We've been dealth five cards: two aces one king, one five and one 9. We choose to discard the 5 and the 9 and are dealt two more cards. What is the probability that we end up with a full house?

I'm a bit overwhelmed by this problem. I'll just put my thoughts/ideas below:

We can get a full house in two distinct ways in this situation:

• draw two kings
• draw one king and an ace

There are two aces and three kings left. At the point of drawing, there are 47 cards in the deck left.

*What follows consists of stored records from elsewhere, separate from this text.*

[src/rtl/multi_digit_counter.sv]
// N-digit radix-R up/down counter with step 1/2, wrap or saturate, programmable
// limit, parallel load and registered carry/borrow pulses for cascading.

module mdc_digit #(
    parameter int W     = 4,
    parameter int RADIX = 10
) (
    input  logic [W-1:0] a,
    input  logic [W-1:0] b,
    input  logic         sub,
    input  logic         cin,
    output logic [W-1:0] y,
    output logic         cout
);
    localparam logic [W+1:0] RAD = (W+2)'(RADIX);

    logic [W+1:0] aa, bb, t;

    always_comb begin
        aa = {2'b00, a};
        bb = {2'b00, b} + {{(W+1){1'b0}}, cin};
        if (!sub) begin
            t    = aa + bb;
            cout = (t >= RAD);
            if (cout) t = t - RAD;
        end else begin
            cout = (aa < bb);
            t    = cout ? (aa + RAD - bb) : (aa - bb);
        end
        y = W'(t);
    end
endmodule
==> config.mk <==
export PLATFORM = sky130hd
export DESIGN_NAME = multicycle_ctrl
export DESIGN_NICKNAME = d
export VERILOG_FILES = /design/src/rtl/multicycle_ctrl.sv
export SDC_FILE = /design/constraint.sdc
export NUM_CORES = 1
export LEC_CHECK = 0
export ABC_CLOCK_PERIOD_IN_PS = 4700
export CORE_UTILIZATION = 45
export DETAILED_ROUTE_END_ITERATION = 10
export PLACE_DENSITY = 0.94
export SLEW_MARGIN = 40
export SYNTH_ARGS = -nofsm -noshare
export SYNTH_HDL_FRONTEND = slang
export SYNTH_SLANG_ARGS = --single-unit
==> constraint.sdc <==
create_clock -name clk -period 4.7 [get_ports clk]
set_input_delay 1.175 -clock clk [delete_from_list [all_inputs] [get_ports clk]]
set_output_delay 1.175 -clock clk [all_outputs]
set_load 0.03 [all_outputs]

• We can draw the 2 kings in $3 \choose 2$ ways. The probability of drawing two of them then is $3 \choose 2$ $\times \dfrac{3}{47} \times \dfrac{2}{46}$. I'm not too sure of this.
• The probability of drawing the ace and the king is $2 \choose 1$$\times$ $3\choose 1$ $\times \dfrac{2}{47} \times \dfrac{3}{46}$ . Of this I'm even less sure.

Can someone help me figure out this problem?

We can draw the 2 kings in ${3\choose 2}$ ways.

Your logic up to this point is perfect.

The probability of drawing two of them then is ${3\choose 2} \times \frac 3{47} \times \frac 2{46}$. I'm not too sure of this.

you have a little bit too much going on. you could say

$P(K,K) = \frac {3\choose 2}{47 \choose 2} = \frac 3{47} \times \frac 2{46}$, but not multiplied.

$P(A,K)$ You pick one king (3 ways) and 1 ace (2 ways).

$P(A,K)=\frac {6}{47\choose 2} = 2\times \frac 3{47}\frac 2{46}$ .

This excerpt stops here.